Below is the original Rule of St. Albert that all Carmelites have followed for these hundreds of years. Note especially the highlighted sections.
Albert, called by the grace of God to be Patriarch of the Church of Jerusalem, to his beloved sons in Christ, Brocard and other hermits living under obedience at the spring on Mount Carmel: health in the Lord and the blessing of the Holy Spirit.
In many and various ways, our Holy Fathers laid down how everyone, whatever his state in life or the kind of religious life chosen, should live in allegiance to Jesus Christ serve him faithfully from a pure heart and a good conscience.
However, because you desire us to give you a formula of life in keeping with your purpose, to which you may hold fast in the future:
Chapter I: We establish first of all that you should have one of you as prior, who is to be chosen for that office by the unanimous assent of all, or that of the greater and wiser part, to whom each of the others shall promise obedience and strive to fulfil his/her promise by the reality of his/her deeds.
Chapter II: You may have places in solitary areas, or where you are given a site that is suitable and convenient for the observance of your religious life. (Inn)

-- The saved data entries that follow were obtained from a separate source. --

Background: an optimization exercise with open tools, aiming at small area, a short achievable clock period and few clock cycles. Do not read the settings as production practice. RTL that was checked went through simulation tests only; none was proved equivalent to the original. Power and IR drop assume default switching activity.

==> 06-10 <==
==> flow/design.v <==
module lane_fold (
    input  wire        clk,
    input  wire        rst,
    input  wire        in_valid,
    output wire        in_ready,
    input  wire        in_first,
    input  wire [47:0] in_s,
    input  wire [7:0]  in_ea,
    input  wire [7:0]  in_eb,
    input  wire [9:0]  in_anchor,
    output reg         out_valid,
    output reg  [47:0] out_acc,
    output reg         out_sticky,
    output reg         out_loss,
    output reg         out_sat
);
    assign in_ready = 1'b1;
    reg        s1_valid;
    reg        s1_first;
    reg [47:0] s1_s;
    reg [9:0]  s1_ds;         
    reg [9:0]  s1_dc;
    wire [10:0] op_a = {{3{in_ea[7]}}, in_ea};
    wire [10:0] op_b = {{3{in_eb[7]}}, in_eb};
    wire [10:0] op_c = ~{in_anchor[9], in_anchor};
    wire [10:0] csa_s = op_a ^ op_b ^ op_c;
    wire [10:0] csa_c = (op_a & op_b) | (op_a & op_c) | (op_b & op_c);
    always @(posedge clk) begin
        if (rst) s1_valid <= 1'b0;
        else     s1_valid <= in_valid;
        s1_first  <= in_first;
        s1_s      <= in_s;
        s1_ds     <= csa_s[9:0];             
        s1_dc     <= csa_c[9:0];
    end
    wire [48:0] t;
    wire        loss, force_sat;
    fold_shift u_shift (
        .valid(s1_valid), .s(s1_s), .ds(s1_ds), .dc(s1_dc),
        .t(t), .loss(loss), .force_sat(force_sat)
    );
    reg        s2_valid;
    reg        s2_first;
    reg [48:0] s2_t;
    reg        s2_loss;
    reg        s2_force;
    reg        s2_sgn;
    always @(posedge clk) begin
        if (rst) s2_valid <= 1'b0;
        else     s2_valid <= s1_valid;
        s2_first <= s1_first & s1_valid;
        s2_t     <= t;
        s2_loss  <= loss;
        s2_force <= force_sat;
        s2_sgn   <= s1_s[47];
    end
    wire [47:0] acc_next;
    wire        sat;
    fold_add u_add (
        .acc(out_acc), .first(s2_first), .t(s2_t), .cin(s2_sgn & s2_loss),
        .force_sat(s2_force), .sgn(s2_sgn), .acc_next(acc_next), .sat(sat)
    );
    wire sticky_next = (s2_first ? 1'b0 : out_sticky) | (s2_loss & s2_valid);
    always @(posedge clk) begin
        if (rst) out_valid <= 1'b0;
        else     out_valid <= s2_valid;
        out_acc    <= acc_next;
        out_sticky <= sticky_next;
        out_loss   <= s2_loss;
        out_sat    <= sat;
    end
endmodule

Chapter III: Next, according to the site of the place where you propose to dwell, each of you shall have a separate cell of his own, to be assigned to him by the disposition of the prior himself, with the assent of the other brothers or the wiser part of them.
Chapter IV: None of the brothers may change his place assigned to him, or exchange it with another, except with the permission of whoever is prior at the time.
Chapter V: The prior’s cell shall be near the entrance to your property, so that he may be the first to meet those who come there, and so that whatever needs to be done subsequently may all be carried out according to his judgment and disposition.
Chapter VI: Let each remain in his cell or nearby, meditating day and night on the Law of the Lord and keeping watch in prayer, unless he is occupied with other lawful activities.
Chapter VII: Those who know their letters can read the psalms, shall say for each of the hours those which are appointed for those hours by the institution of the holy fathers and the approved custom of the Church.
Chapter VIII: Let none of the brothers call that anything is his property, but let everything be held in common among you; and from the things the Lord may have given you, to each one shall be distributed what he needs from the hand of the prior – that is from someone he appoints to this task – taking into account the age and needs of each one. However as has already been stated, each one is to keep to the cell assigned to him and live there by himself on what is given him.
Chapter IX: An oratory, as far as it can be done conveniently, shall be built in the midst of the cells, where you shall come together every day early in the morning to hear Mass, where this can be done conveniently.
Chapter X: On Sundays, too, or on other days when necessary, you shall discuss the preservation of order and the salvation of your souls. At this time also the excesses and faults of the brothers, if such should be found in anyone, shall be corrected in the midst of love.
Chapter XI: You shall observe the fast every day except Sunday from the feast of the Exaltation of the Holy Cross until Easter Sunday, unless sickness or bodily weakness or some other good reason shall make advisable to break the fast for necessity knows no law.
Chapter XII: You are always to abstain from meat unless it be taken as a remedy for sickness or excessive weakness.
Chapter XIII: Since our life on earth is a time of trial, and all who would live devotedly in Christ must undergo persecution, and the devil your foe is on the prowl like a roaring lion looking for prey to devour, you must use every care to clothe yourself in God’s armour so that you may be ready to withstand the enemy’s ambush.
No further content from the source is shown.